A member of the “brain drain” generation, returning home to Morocco after a term studying abroad gets more and more complex with every visit.
It seems every time I come back to Morocco, my home country, so to say, I feel a certain kind of reverse culture shock. While everything is still familiar, I always have the impression that I have matured and changed. Lately, however, I have been pondering whether the underlying reasons for this shock go beyond the simple answer of me having changed.
The more I think about it, the more it seems that the problem lies with the familiarity of the place. In a certain sense, I think the discomfort that I feel comes from the stagnant nature of life in my home country.
Initially, I found this stagnation comforting, even relaxing. Nothing really changes, at least superficially. And, after a year of having to worry about my own wellbeing, my finances, my grades, coming back home to my family who will take care of me feels like a time where I can take a breath and recharge. Yet, every time I come back, it takes less than a week to find myself nostalgic for my adventures abroad and eventually bored out of my right mind.
The truth is, I find myself less relaxed during my break but rather trapped in this older version of myself, unable to truly explore the new ways in which I have changed. Granted, now that I am 20 years old, I enjoy more freedom from my religious parents; however, the dichotomy between my religious upbringing and my, to a certain extent, more westernized and liberal ideology proves hard to navigate. Being forced to act as a chameleon, adapting to my surroundings, only makes for a more confusing identity.
This dichotomy is exhausting, to say the least. Consequently, I finally understand the desire of, what I like to call, the ‘brain drain kids’ to stay in a foreign country that they now call home. The constant back and forth, especially in the cases where the westernized ideals become more aligned with ours at the expense of our traditional upbringing, plagues us with the blurring of an identity that we have worked hard to define to the point of suffering from cognitive dissonance.
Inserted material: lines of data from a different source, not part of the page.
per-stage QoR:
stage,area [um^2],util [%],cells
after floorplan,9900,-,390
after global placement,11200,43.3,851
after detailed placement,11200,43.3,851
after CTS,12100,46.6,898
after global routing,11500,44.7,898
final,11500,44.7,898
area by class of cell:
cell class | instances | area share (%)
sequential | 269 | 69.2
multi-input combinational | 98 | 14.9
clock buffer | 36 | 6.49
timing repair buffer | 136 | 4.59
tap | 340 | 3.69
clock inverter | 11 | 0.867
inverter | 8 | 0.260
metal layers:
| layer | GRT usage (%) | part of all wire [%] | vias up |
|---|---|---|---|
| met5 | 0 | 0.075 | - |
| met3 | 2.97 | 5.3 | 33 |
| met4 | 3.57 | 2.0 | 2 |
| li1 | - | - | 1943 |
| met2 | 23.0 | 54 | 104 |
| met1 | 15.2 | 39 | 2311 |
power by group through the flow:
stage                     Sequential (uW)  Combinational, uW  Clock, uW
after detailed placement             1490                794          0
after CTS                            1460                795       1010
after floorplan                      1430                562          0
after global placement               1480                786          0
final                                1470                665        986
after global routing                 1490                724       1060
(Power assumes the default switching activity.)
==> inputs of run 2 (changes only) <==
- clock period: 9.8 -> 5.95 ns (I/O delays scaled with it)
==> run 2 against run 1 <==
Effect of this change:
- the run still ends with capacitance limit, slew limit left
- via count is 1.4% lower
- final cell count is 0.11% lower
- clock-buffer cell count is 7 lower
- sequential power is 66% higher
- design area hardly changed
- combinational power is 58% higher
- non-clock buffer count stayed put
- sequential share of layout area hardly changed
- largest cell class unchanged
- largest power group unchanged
In the end, it seems only logical to choose the new home, where we live unencumbered and free from the expectations and judgments that we are doomed to suffer from in our ‘home country’. It appears almost vital in order to preserve our identity, at the risk of cutting ties with the people who raised us and watched us grow.
I wonder if this dilemma is relevant to the people who lived abroad but do not have to come back to a different set of values that they have crafted for themselves. Perhaps, this cognitive dissonance ought to exist to a certain degree in everyone who is thrown into a foreign country, but it could be more pronounced in those of us who have morphed into a chameleon to appease the riptide.
In fact, I am certain of it, for we become forced to construct a multifaceted set of ideals which attempt to reconcile our traditional upbringing with our more detached views on religion and westernized social practices. Nevertheless, the balance between the two is far from easily achieved, for you could be considered too traditional in your views abroad yet too loose in your views at home. None of the parties involved are truly satisfied only and one eventually finds oneself caught in the crossfire.